Musk spent more than $130 million on Trump and down-ballot Republicans in competitive House races, vaulting him to the highest echelons of donors this election cycle. On Election Day, Musk voted in Texas and then flew on his private jet to Florida to watch returns with Trump and his family at Mar-a-Lago. His PAC posted a photo of him sitting shoulder to shoulder with Trump and Dana White, the chief executive officer of UFC, at the festivities.
“Musk is new to politics, but it means a lot for a billionaire and a tech mogul to go all in for President Trump,” said Jondavid Longo, the Pennsylvania state director of Early Vote Action, an organization dedicated to registering Republican voters. Trump’s win in Pennsylvania was key to his victory, helping him flip battleground states he had lost in 2020 but won in his first run for president in 2016. Musk donated $1 million to the group.
Musk has much to gain financially from the incoming administration. He oversees an empire of six companies, several of which are highly entangled with the US federal government. SpaceX has become an increasingly vital partner to NASA and the US Defense Department, with contracts worth billions. Tesla has staked its financial future on a pivot to autonomous robotaxis, a risky pursuit facing serious regulatory hurdles. X remains hugely influential.
Musk’s personal fortune swung wildly during Biden’s four years in office, reaching as high as $340 billion and as low as $124 billion, according to the Bloomberg Billionaires Index. Still, it has largely trended upward. As of Election Day, his net worth was $263.8 billion.
During the campaign, Musk pitched a job for himself running an agency in charge of cutting government bureaucracy and waste. Trump heartily embraced the idea and regularly mentioned it on the campaign trail.
“I’m going to get Elon. And he’s great at this. He’s going to be our cost cutter,” said Trump at a campaign rally in Michigan in late September. Trump calls the new position the “Secretary of Cost Cutting,” while Musk has joked that he’ll lead a DOGE, what he calls the Department of Government Efficiency, in a nod to the cryptocurrency he’s long promoted.

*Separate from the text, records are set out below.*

From an optimization exercise on the open Yosys and OpenROAD flow, aimed at small area and a short achievable clock period; shortcuts taken in it are not production practice. Only simulation tests tie the RTL to the original design; equivalence was not proved. No activity file was given, so power comes from the tool's default toggle rates.

<file path="design/flow/design.v">
package riscvPkg;
    typedef enum logic [6:0] {
        opR   = 7'b0110011,  
        opImm = 7'b0010011   
    } opcode_e;
    typedef enum logic [3:0] {
        aluAnd = 4'b0000,
        aluOr  = 4'b0001,
        aluAdd = 4'b0010,
        aluSub = 4'b0110,
        aluSll = 4'b0111
    } aluOp_e;
endpackage
`timescale 1ns/1ns
module instrDecoder (
    input  logic                   clk,
    input  logic                   reset,
    input  logic [32-1:0]    instr,
    input  logic                   exWrite,      
    input  logic [5-1:0] exRd,
    input  logic [32-1:1]  validNext,    
    output logic [32-1:1]  rs1Sel,       
    output logic [32-1:1]  rs2Sel,       
    output logic                   bypassA,      
    output logic                   bypassB,
    output logic                   fwdA,         
    output logic                   fwdB,
    output logic                   regWrite,
    output logic [5-1:0] destReg,
    output logic                   useImm,
    output logic                   opSub,
    output logic                   opAnd,
    output logic                   opOr,
    output logic                   opSll,
    output logic [11:0]            imm
);
    logic [6:0]             opcode;
    logic [2:0]             funct3;
    logic [3:0]             functKey;
    logic [5-1:0] rd;
    logic [5-1:0] rs1;
    logic [5-1:0] rs2;
    logic                   isR;
    logic                   isI;
    logic                   decWrite;
    assign opcode   = instr[6:0];
    assign rd       = instr[11:7];
    assign funct3   = instr[14:12];
    assign rs1      = instr[19:15];
    assign rs2      = instr[24:20];
    assign functKey = {instr[30], funct3};
    assign isR      = (opcode == riscvPkg::opR);
    assign isI      = (opcode == riscvPkg::opImm);
    always_comb begin
        decWrite = 1'b0;
        if (isR) begin
            case (functKey)
                4'b0000, 4'b1000, 4'b0111, 4'b0110, 4'b0001: decWrite = 1'b1;
                default: decWrite = 1'b0;
            endcase
        end else if (isI) begin
            decWrite = (funct3 == 3'b000);
        end
    end
    always_ff @(posedge clk or posedge reset) begin
        if (reset) begin
            regWrite <= 1'b0;
            bypassA  <= 1'b0;
            bypassB  <= 1'b0;
            fwdA     <= 1'b0;
            fwdB     <= 1'b0;
        end else begin
            regWrite <= decWrite && (rd != '0);
            bypassA  <= exWrite && (exRd == rs1);
            bypassB  <= exWrite && (exRd == rs2) && !isI;
            fwdA     <= regWrite && (destReg == rs1);
            fwdB     <= regWrite && (destReg == rs2) && !isI;
        end
    end
    always_ff @(posedge clk) begin
        for (int i = 1; i < 32; i++) begin
            rs1Sel[i] <= (rs1 == i) && validNext[i];
            rs2Sel[i] <= (rs2 == i) && validNext[i] && !isI;
        end
        destReg <= rd;
        useImm  <= isI;
        opSub   <= isR && (functKey == 4'b1000);
        opAnd   <= isR && (functKey == 4'b0111);
        opOr    <= isR && (functKey == 4'b0110);
        opSll   <= isR && (functKey == 4'b0001);
        imm     <= instr[31:20];
    end
endmodule
`timescale 1ns/1ns
module operandUnit (
    input  logic                   clk,
    input  logic                   reset,
    input  logic [32-1:1]  rs1Sel,
    input  logic [32-1:1]  rs2Sel,
    input  logic                   bypassA,
    input  logic                   bypassB,
    input  logic                   useImm,
    input  logic [11:0]            imm,
    input  logic [32-1:1]  wbSel,        
    input  logic [64-1:0]       wbData,
    output logic [32-1:1]  validNext,
    output logic [64-1:0]       readA,
    output logic [64-1:0]       readB
);
    logic [64-1:0]      regs [32-1:1];
    logic [32-1:1] regValid;
    logic [64-1:0]      rfA;
    logic [64-1:0]      rfB;
    always_ff @(posedge clk or posedge reset) begin
        if (reset) begin
            regValid <= '0;
        end else begin
            regValid <= validNext;
        end
    end
    always_ff @(posedge clk) begin
        for (int i = 1; i < 32; i++) begin
            if (wbSel[i]) regs[i] <= wbData;
        end
    end
    assign validNext = regValid | wbSel;
    always_comb begin
        rfA = '0;
        rfB = '0;
        for (int i = 1; i < 32; i++) begin
            rfA = rfA | ({64{rs1Sel[i]}} & regs[i]);
            rfB = rfB | ({64{rs2Sel[i]}} & regs[i]);
        end
        readA = bypassA ? wbData : rfA;
        readB = bypassB ? wbData : rfB;
        if (useImm) readB = {{(64-12){imm[11]}}, imm};
    end
endmodule
`timescale 1ns/1ns
module executeUnit (
    input  logic                   clk,
    input  logic                   reset,
    input  logic [64-1:0]       readA,        
    input  logic [64-1:0]       readB,
    input  logic                   fwdA,         
    input  logic                   fwdB,
    input  logic                   idSub,
    input  logic                   idAnd,
    input  logic                   idOr,
    input  logic                   idSll,
    input  logic                   idWrite,
    input  logic [5-1:0] idRd,
    output logic                   exWrite,
    output logic [5-1:0] exRd,
    output logic [32-1:1]  wbSel,
    output logic                   retireValid,
    output logic [5-1:0] retireRd,
    output logic [64-1:0]       retireData
);
    localparam int N = 64;
    logic [N-1:0] a;
    logic [N-1:0] b;
    logic [7:0]   shLo;          
    logic [7:0]   shHi;          
    logic         sub;
    logic         opAdd;
    logic         opAnd;
    logic         opOr;
    logic         opSll;
    logic [N-1:0] x;
    logic [N-1:0] other;         
    logic [N-1:0] shByte;
    logic [N-1:0] shl;
    logic [N-1:0] res0;          
    logic [N-1:0] res1;          
    logic [N-1:0] g [0:6];
    logic [N-1:0] t [0:6];
    logic [N-1:0] carry;
    always_comb begin
        g[0] = a & b;
        t[0] = a | b;
        for (int l = 0; l < 6; l++) begin
            for (int i = 0; i < N; i++) begin
                if (i >= (1 << l)) begin
                    g[l+1][i] = g[l][i] | (t[l][i] & g[l][i-(1<<l)]);
                    t[l+1][i] = t[l][i] & t[l][i-(1<<l)];
                end else begin
                    g[l+1][i] = g[l][i];
                    t[l+1][i] = t[l][i];
                end
            end
        end
        carry = {g[6][N-2:0], 1'b0};
    end
    always_comb begin
        shByte = '0;
        shl    = '0;
        for (int k = 0; k < 8; k++) begin
            shByte = shByte | ({N{shLo[k]}} & (a << k));
        end
        for (int k = 0; k < 8; k++) begin
            shl = shl | ({N{shHi[k]}} & (shByte << (8 * k)));
        end
    end
    assign x     = a ^ b ^ {N{sub}};
    assign other = ({N{opAnd}} & (a & b))
                 | ({N{opOr}}  & (a | b))
                 | ({N{opSll}} & shl);
    assign res0  = ({N{opAdd}} & x)  | other;
    assign res1  = ({N{opAdd}} & ~x) | other;
    logic [N-1:0] nextA0, nextA1, nextB0, nextB1;
    logic [5:0]   nextSh;
    always_comb begin
        nextA0 = (fwdA ? res0 : readA) ^ {N{idSub}};
        nextA1 = (fwdA ? res1 : readA) ^ {N{idSub}};
        nextB0 = fwdB ? res0 : readB;
        nextB1 = fwdB ? res1 : readB;
        for (int i = 0; i < 6; i++) nextSh[i] = carry[i] ? nextB1[i] : nextB0[i];
    end
    always_ff @(posedge clk) begin
        for (int i = 0; i < N; i++) begin
            a[i] <= carry[i] ? nextA1[i] : nextA0[i];
            b[i] <= carry[i] ? nextB1[i] : nextB0[i];
        end
        for (int k = 0; k < 8; k++) begin
            shLo[k] <= (nextSh[2:0] == k);
            shHi[k] <= (nextSh[5:3] == k);
        end
        sub   <= idSub;
        opAdd <= !(idAnd || idOr || idSll);
        opAnd <= idAnd;
        opOr  <= idOr;
        opSll <= idSll;
        exRd  <= idRd;
    end
    always_ff @(posedge clk or posedge reset) begin
        if (reset) begin
            exWrite     <= 1'b0;
            retireValid <= 1'b0;
            wbSel       <= '0;
        end else begin
            exWrite     <= idWrite;
            retireValid <= exWrite;
            for (int i = 1; i < 32; i++) wbSel[i] <= exWrite && (exRd == i);
        end
    end
    always_ff @(posedge clk) begin
        retireRd   <= exRd;
        for (int i = 0; i < N; i++) retireData[i] <= carry[i] ? res1[i] : res0[i];
    end
endmodule
`timescale 1ns/1ns
module riscvPipe (
    input  logic                   clk,
    input  logic                   reset,
    input  logic [32-1:0]    instr,
    output logic                   retireValid,
    output logic [5-1:0] retireRd,
    output logic [64-1:0]       retireData
);
    logic [32-1:1]  rs1Sel;
    logic [32-1:1]  rs2Sel;
    logic                   bypassA;
    logic                   bypassB;
    logic                   idWrite;
    logic [5-1:0] idRd;
    logic                   idUseImm;
    logic                   idSub;
    logic                   idAnd;
    logic                   idOr;
    logic                   idSll;
    logic [11:0]            idImm;
    logic [64-1:0]       readA;
    logic [64-1:0]       readB;
    logic                   fwdA;
    logic                   fwdB;
    logic                   exWrite;
    logic [5-1:0] exRd;
    logic [32-1:1]  wbSel;
    logic [32-1:1]  validNext;
    instrDecoder decoder_i (
        .clk      (clk),
        .reset    (reset),
        .instr    (instr),
        .exWrite  (exWrite),
        .exRd     (exRd),
        .validNext(validNext),
        .rs1Sel   (rs1Sel),
        .rs2Sel   (rs2Sel),
        .bypassA  (bypassA),
        .bypassB  (bypassB),
        .fwdA     (fwdA),
        .fwdB     (fwdB),
        .regWrite (idWrite),
        .destReg  (idRd),
        .useImm   (idUseImm),
        .opSub    (idSub),
        .opAnd    (idAnd),
        .opOr     (idOr),
        .opSll    (idSll),
        .imm      (idImm)
    );
    operandUnit operands_i (
        .clk     (clk),
        .reset   (reset),
        .rs1Sel  (rs1Sel),
        .rs2Sel  (rs2Sel),
        .bypassA (bypassA),
        .bypassB (bypassB),
        .useImm  (idUseImm),
        .imm     (idImm),
        .wbSel   (wbSel),
        .wbData  (retireData),
        .validNext(validNext),
        .readA   (readA),
        .readB   (readB)
    );
    executeUnit execute_i (
        .clk         (clk),
        .reset       (reset),
        .readA       (readA),
        .readB       (readB),
        .fwdA        (fwdA),
        .fwdB        (fwdB),
        .idSub       (idSub),
        .idAnd       (idAnd),
        .idOr        (idOr),
        .idSll       (idSll),
        .idWrite     (idWrite),
        .idRd        (idRd),
        .exWrite     (exWrite),
        .exRd        (exRd),
        .wbSel       (wbSel),
        .retireValid (retireValid),
        .retireRd    (retireRd),
        .retireData  (retireData)
    );
endmodule
</file>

In that role, Musk has vowed to help cut an unprecedented $2 trillion from the federal budget. He hasn’t specified the agencies he’d go after, but regularly rails against the regulators with oversight of his own companies. In a long diatribe on the Joe Rogan podcast this week, he described a SpaceX rocket that sat on a launchpad for two months waiting for regulatory approval.
“We could build the rocket faster than they could approve the paperwork,” he said. “It’s like Gulliver being tied down by a million little strings. It’s not like any one string is the problem but you’ve got a million of them.”
A broad remit would give the Tesla, SpaceX and X boss leverage to reshape federal agencies that both regulate — and have the power to investigate — his many companies. He has already said he would use whatever power he gets to push for a federal approval process of fully autonomous vehicles. Current rules prevent manufacturers from putting more than a couple thousand cars on the road per year without steering wheels or other controls.
It’s not uncommon for US presidents to tap executives and business leaders to fill their administrations, but none quite like Musk. During his first term, Trump appointed Steve Mnuchin, a former Goldman Sachs Group Inc. executive who had been his campaign’s finance chair, to be Treasury Secretary. The role cutting government spending is not expected to be a Cabinet level position, meaning Musk wouldn’t be required to step away from his CEO duties.
Already Musk’s support has influenced the president elect. After the billionaire’s endorsement in July, Trump changed his tune on electric vehicles. Trump went from entirely railing against what he called “crooked Joe’s insane electric vehicle mandate” to, at times, praising EVs.
“I’m for electric cars. I have to be, you know, because Elon endorsed me very strongly, Elon. So I have no choice,” Trump said during an August rally.
Trump also embraced Musk’s ambitions of reaching Mars — using SpaceX rockets — by 2028, or by the end of the Republican’s term. “We will land an American astronaut on Mars. Thank you, Elon. Thank you. Get going, Elon,” Trump said at an October rally.
Musk’s policy interests go beyond those that benefit his companies. Like Trump, he has pushed conspiracy theories and misinformation about immigrants to his more than 200 million followers on X.
But it’s one thing to campaign together. It’s another to work together. The president-elect is known for turning on even his most loyal friends and colleagues. Musk and Trump may be aligned for now, but tension points could arise between two men known for their egos.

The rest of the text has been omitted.